Using it in production currently with dual-write and dual-read to compare perf. I'll do a write-up showing how Cockroach performs to Citus and Cassandra for my use case.


We use Citus and Memsql (big data analytics use cases). How does Cockroach handle joins and other OLAP style queries?


CockroachDB is not (yet) ready for use on OLAP-style workloads. Our performance work has focused on OLTP workloads so far. That said, we do great on OLTP joins (which is a stressed in the TPC-C workload).


You're not going to get better performance for OLAP than MemSQL's columnstore and in-memory rowstore for reference tables to join.

Citus is great if you want the Postgres interface but is still using standard rowstore tables. CockroachDB is similar with rowstore performance but with added distributed consensus overhead. They are both much better for OLTP and sharding. CockroachDB also provides easy high-availability and replication.


MemSQL is one of those "ask for a quote" products. What are some rule of thumb estimates for what it costs?


Licensed by total RAM of all nodes. $25k/year minimum license now, but you should still talk to them if you're a small company. Regardless of price, I highly recommend the product as one of the most polished data warehouses available for on-prem/self-managed operations.

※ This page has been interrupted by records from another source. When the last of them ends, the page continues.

==> trial 86 <==
==> flow/design.v <==
module mul_A (CLK, RESETn, a, b, y);
	parameter bw = 32;
	input [bw-1:0] a, b;
	input CLK;
	input RESETn;
	output [2*bw-1:0] y;
	reg [bw-1:0] a_pipe [bw-1:0];
	reg [bw-1:0] b_pipe [bw-1:0];
	reg [2*bw-1:0] partials [bw-1:0];
	genvar i, j;
	for(i=0; i<bw; i=i+1) begin : gen1
		always@(posedge CLK) begin
			if(!RESETn) begin
				a_pipe[i] <= 0;
				b_pipe[i] <= 0;
				partials[i] <= 0;
			end
			else begin
				if(i==0) begin
					a_pipe[i] <= a;
					b_pipe[i] <= b;
					partials[i] <=(a_pipe[i][i] ? b_pipe[i] << i : 0);
				end
				else begin
					a_pipe[i] <= a_pipe[i-1];
					b_pipe[i] <= b_pipe[i-1];
					partials[i] <=(a_pipe[i][i] ? b_pipe[i] << i : 0) + partials[i-1];
				end				
			end
		end
	end
	assign y = partials[bw-1];
endmodule
==> flow/run.sh <==
#!/bin/bash
# the make line also repeats each setting of config.mk as NAME=value (left out here)
make -C /OpenROAD-flow-scripts/flow DESIGN_CONFIG=/design/flow/config.mk WORK_HOME=/design/flow/orfs CLKGATE_MAP_FILE= finish
==> flow/config.mk <==
export PLATFORM = sky130hd
export DESIGN_NAME = mul_A
export DESIGN_NICKNAME = mul_A
export VERILOG_FILES = /design/flow/design.v
export SDC_FILE = /design/flow/constraint.sdc
export NUM_CORES = 4
export LEC_CHECK = 0
export ABC_AREA = 1
export CAP_MARGIN = 20
export CORE_ASPECT_RATIO = 1.28
export CORE_MARGIN = 2
export CORE_UTILIZATION = 72
export CTS_CLUSTER_SIZE = 10
export SETUP_SLACK_MARGIN = 0.29
export SLEW_MARGIN = 20
==> flow/constraint.sdc <==
create_clock -name core_clock -period 4.08 [get_ports {CLK}]
set_input_delay 0.8160 -clock core_clock [delete_from_list [all_inputs] [get_ports {CLK}]]
set_output_delay 0.8160 -clock core_clock [all_outputs]
set_load 0.01 [all_outputs]
==> inputs of trial 40, as changes to trial 86 <==
ABC_AREA = default   (was 1)
CORE_ASPECT_RATIO = default   (was 1.28)
CTS_CLUSTER_SIZE = default   (was 10)
PLACE_DENSITY = 0.95   (was default)
SETUP_SLACK_MARGIN = 0.21   (was 0.29)
==> flow/constraint.sdc (replaced) <==
create_clock -name core_clock -period 3.64 [get_ports {CLK}]
set_input_delay 0.7280 -clock core_clock [delete_from_list [all_inputs] [get_ports {CLK}]]
set_output_delay 0.7280 -clock core_clock [all_outputs]
set_load 0.01 [all_outputs]
==> inputs of build 1, as changes to trial 86 <==
ABC_AREA = 0   (was 1)
CELL_PAD_IN_SITES_DETAIL_PLACEMENT = 0   (was default)
CELL_PAD_IN_SITES_GLOBAL_PLACEMENT = 0   (was default)
CORE_ASPECT_RATIO = 1.81   (was 1.28)
CTS_CLUSTER_DIAMETER = 27   (was default)
CTS_CLUSTER_SIZE = 100   (was 10)
GPL_TIMING_DRIVEN = 1   (was default)
HOLD_SLACK_MARGIN = -0.09   (was default)
MAX_ROUTING_LAYER = met5   (was default)
PLACE_DENSITY_LB_ADDON = 0.19   (was default)
SETUP_SLACK_MARGIN = 0.6   (was 0.29)
TNS_END_PERCENT = 50   (was default)
==> flow/constraint.sdc (replaced) <==
create_clock -name core_clock -period 2.49 [get_ports {CLK}]
set_input_delay 0.4980 -clock core_clock [delete_from_list [all_inputs] [get_ports {CLK}]]
set_output_delay 0.4980 -clock core_clock [all_outputs]
set_load 0.01 [all_outputs]
==> notes.md <==
Results of the implementation run.

The overall die height came out at 587 µm. It got as far as 4_1_cts and failed there. Dividing the synthesized area by the synthesized cell count gives 9.46 µm². The run stopped with a tool error. According to the floorplan report, the die width is 326 µm. The number of nets at floorplan is 15.4k. Counting tap cells, the placed design contains a total of 18.5k instances.

The first error in the log reads "[ERROR DPL-0033] detailed placement checks failed during check placement". The area figure in the yosys stat output came out at 135000 µm². The worst slack after detailed placement is -1.01 ns. The starting density of the core is 0.725. In this run, the synthesized area fraction spent on AND-OR/OR-AND gates is recorded as 0.131.
the above is filed under build 1

==> notes.md <==
Here are the numbers from the latest Yosys + OpenROAD run.

The fraction of the mapped netlist area in compound gates is 0.0601. The overall die width is 429 µm. The overall die height came out at 548 µm. The number of placed instances, taps included, is 29.4k. According to the Yosys statistics, the synthesized design has a chip area of 166000 µm². The run finished with no timing, DRC or antenna violations. At the floorplan stage, the core utilization is reported as 0.724.
the above is filed under trial 86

$25K/year/box from previous comments


Yeah this is what we do. Citus is our single source of truth and powers a few interactive apps and admin panels. These sync hourly to our Memsql cluster which is cstore + ref tables and works amazingly.


kdb+?


Sure, but it's far more expensive and not as generally usable as the mysql-flavored MemSQL for common data warehouse scenarios. Performance will be similar but there are differences in functionality like kdb's asof joins that can't really be compared.

kdb+ is much better for numeric/financial analysis apps, especially when used with the integrated query language and interpreter environment.


The statement was that you will not get better performance than memsql, not about which is cheaper.


As written: "Performance will be similar but there are differences in functionality like kdb's asof joins that can't really be compared."

Also the original post only mentioned MemSQL, Citus, and CockroachDB. With those, MemSQL is the fastest.


I'm using MemSQL's columnstore myself and the performance is nothing short of amazing. I migrated from Citus DB to it for OLAP workloads.

But for what reasons are you using Citus as well? Would like to know if I am missing something or hear another perspective.

Can you explain your use case? Thanks


We use clickhouse cluster with 1000 nodes and 50000 GB clickstream data.


That's only 50gb per node. Why do you/Clickhouse need so many nodes?


Maybe some space is dedicated to replication? Or for query execution temp space like Redshift. Or he could be trying to keep everything in memory.


Please post your write-up on HN! I would love to read CockroachDB performing in real world.


Please do, that would be a very popular read I think.


Please do!


Works great, just a tad slow. Hopefully this improves things. Deploying with Kubernetes is pretty seamless as well.